Task requirements:
If a line below contains the string "delay", copy it out.

---------- Extracted data

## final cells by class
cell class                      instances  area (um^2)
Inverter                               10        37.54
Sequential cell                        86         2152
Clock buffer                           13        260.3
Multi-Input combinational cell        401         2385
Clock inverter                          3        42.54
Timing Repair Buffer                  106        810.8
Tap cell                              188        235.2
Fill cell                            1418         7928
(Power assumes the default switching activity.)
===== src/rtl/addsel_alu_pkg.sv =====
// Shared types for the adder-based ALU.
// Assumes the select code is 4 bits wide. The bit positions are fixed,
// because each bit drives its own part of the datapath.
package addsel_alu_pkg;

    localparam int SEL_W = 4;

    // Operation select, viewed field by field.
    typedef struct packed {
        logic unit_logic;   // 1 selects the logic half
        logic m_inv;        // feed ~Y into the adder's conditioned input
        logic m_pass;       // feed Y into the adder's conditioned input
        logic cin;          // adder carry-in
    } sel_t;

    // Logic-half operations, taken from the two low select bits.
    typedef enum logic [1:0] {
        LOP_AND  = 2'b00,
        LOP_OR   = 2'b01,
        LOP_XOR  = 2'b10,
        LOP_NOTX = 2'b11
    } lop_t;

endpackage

--------------------
---------- Extracted data

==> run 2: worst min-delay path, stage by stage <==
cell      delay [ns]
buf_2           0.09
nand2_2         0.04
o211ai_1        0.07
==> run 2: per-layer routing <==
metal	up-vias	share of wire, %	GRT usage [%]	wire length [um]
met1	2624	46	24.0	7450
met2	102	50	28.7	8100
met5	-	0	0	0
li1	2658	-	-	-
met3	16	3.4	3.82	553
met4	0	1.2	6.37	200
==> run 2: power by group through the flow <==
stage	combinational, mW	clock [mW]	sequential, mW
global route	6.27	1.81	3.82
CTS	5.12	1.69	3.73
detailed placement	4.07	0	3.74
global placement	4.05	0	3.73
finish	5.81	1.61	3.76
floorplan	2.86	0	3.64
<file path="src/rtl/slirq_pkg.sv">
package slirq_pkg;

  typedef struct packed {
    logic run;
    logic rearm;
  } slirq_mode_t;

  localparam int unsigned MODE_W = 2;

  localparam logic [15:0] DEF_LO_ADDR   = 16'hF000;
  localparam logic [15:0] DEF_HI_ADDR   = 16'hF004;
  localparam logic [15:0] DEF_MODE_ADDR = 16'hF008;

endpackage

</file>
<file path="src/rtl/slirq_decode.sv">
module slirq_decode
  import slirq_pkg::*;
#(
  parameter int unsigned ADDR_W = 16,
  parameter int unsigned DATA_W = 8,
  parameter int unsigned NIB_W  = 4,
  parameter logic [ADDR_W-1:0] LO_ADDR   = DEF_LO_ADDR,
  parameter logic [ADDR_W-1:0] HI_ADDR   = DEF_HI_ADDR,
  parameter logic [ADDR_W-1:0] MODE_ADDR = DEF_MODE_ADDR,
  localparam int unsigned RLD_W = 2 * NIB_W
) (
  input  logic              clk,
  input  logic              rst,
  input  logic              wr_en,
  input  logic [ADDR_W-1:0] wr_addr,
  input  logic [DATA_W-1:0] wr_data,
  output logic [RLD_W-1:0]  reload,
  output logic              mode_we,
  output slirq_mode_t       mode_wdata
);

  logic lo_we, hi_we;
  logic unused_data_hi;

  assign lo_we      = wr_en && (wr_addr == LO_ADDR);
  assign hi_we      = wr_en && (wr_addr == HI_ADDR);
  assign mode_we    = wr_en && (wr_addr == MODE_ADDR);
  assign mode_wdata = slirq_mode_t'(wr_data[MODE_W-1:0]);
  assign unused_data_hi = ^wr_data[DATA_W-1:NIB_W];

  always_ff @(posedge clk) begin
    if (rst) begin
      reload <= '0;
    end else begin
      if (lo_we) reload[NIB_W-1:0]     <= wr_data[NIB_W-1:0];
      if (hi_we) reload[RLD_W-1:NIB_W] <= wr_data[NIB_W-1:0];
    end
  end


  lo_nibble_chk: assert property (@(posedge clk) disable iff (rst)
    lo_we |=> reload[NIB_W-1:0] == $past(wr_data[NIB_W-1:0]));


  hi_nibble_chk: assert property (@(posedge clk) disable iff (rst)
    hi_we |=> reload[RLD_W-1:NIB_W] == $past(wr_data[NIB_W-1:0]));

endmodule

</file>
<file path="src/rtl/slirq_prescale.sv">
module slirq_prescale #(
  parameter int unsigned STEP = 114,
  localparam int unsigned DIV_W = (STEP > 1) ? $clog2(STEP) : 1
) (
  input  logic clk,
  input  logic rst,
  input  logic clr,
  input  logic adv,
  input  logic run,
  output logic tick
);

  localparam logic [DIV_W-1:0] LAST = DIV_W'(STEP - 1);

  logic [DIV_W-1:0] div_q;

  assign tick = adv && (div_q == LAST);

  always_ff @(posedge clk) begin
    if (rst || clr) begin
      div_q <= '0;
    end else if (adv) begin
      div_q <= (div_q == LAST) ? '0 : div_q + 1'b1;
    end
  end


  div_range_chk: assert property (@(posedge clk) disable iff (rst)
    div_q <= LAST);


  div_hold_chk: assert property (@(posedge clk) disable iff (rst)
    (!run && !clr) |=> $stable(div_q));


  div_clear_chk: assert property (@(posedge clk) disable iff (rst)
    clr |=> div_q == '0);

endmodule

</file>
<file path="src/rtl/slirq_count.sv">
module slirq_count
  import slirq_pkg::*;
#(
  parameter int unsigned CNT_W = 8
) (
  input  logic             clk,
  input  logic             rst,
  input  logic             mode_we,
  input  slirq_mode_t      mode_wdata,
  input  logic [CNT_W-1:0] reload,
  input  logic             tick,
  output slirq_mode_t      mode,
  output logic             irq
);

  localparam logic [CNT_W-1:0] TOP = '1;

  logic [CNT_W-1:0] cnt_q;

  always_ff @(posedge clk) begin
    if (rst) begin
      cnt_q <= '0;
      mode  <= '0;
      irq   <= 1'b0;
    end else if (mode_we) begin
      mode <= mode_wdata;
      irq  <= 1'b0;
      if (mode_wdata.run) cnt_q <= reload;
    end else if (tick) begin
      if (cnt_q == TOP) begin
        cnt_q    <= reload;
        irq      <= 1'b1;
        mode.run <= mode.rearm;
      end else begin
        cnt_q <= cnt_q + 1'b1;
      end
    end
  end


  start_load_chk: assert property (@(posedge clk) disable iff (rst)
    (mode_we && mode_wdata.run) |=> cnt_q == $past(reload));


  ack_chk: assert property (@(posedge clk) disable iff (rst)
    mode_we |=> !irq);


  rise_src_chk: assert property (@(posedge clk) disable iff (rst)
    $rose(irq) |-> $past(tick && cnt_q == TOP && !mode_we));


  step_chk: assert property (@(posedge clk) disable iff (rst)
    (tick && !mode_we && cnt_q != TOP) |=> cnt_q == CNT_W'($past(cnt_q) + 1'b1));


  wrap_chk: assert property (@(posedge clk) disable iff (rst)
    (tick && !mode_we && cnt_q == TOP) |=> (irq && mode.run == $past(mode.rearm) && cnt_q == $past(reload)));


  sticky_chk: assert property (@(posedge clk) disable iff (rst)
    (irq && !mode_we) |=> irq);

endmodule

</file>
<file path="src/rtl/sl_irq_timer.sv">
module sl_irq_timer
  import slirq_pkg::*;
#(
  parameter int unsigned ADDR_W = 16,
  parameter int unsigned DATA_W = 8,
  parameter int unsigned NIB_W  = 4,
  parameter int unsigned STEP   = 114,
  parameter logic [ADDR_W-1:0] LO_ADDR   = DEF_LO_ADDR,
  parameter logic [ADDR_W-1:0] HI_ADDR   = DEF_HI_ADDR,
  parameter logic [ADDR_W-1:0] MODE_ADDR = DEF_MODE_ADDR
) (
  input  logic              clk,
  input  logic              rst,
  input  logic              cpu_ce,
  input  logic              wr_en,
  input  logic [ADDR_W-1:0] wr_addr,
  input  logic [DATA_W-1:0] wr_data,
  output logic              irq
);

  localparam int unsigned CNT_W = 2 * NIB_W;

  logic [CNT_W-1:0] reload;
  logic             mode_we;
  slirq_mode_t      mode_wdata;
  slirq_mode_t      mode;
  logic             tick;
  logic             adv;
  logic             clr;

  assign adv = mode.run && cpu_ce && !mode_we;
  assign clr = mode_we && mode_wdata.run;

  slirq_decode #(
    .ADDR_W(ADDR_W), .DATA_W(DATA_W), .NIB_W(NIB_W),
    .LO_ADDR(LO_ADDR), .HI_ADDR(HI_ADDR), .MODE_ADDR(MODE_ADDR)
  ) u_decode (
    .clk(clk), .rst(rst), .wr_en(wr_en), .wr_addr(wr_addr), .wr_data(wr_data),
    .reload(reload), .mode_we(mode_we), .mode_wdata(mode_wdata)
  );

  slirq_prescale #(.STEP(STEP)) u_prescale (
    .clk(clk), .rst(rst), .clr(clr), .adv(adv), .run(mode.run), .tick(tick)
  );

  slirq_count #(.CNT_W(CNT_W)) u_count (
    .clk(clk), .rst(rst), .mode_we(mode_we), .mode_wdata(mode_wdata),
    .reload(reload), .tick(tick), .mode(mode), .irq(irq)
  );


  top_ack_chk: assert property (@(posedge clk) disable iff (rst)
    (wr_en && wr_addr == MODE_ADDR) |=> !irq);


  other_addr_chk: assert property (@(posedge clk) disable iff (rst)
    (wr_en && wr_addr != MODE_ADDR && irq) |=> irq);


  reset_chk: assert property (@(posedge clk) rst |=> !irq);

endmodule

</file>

--------------------

Answer space:
==> run 2: worst min-delay path, stage by stage <==
cell      delay [ns]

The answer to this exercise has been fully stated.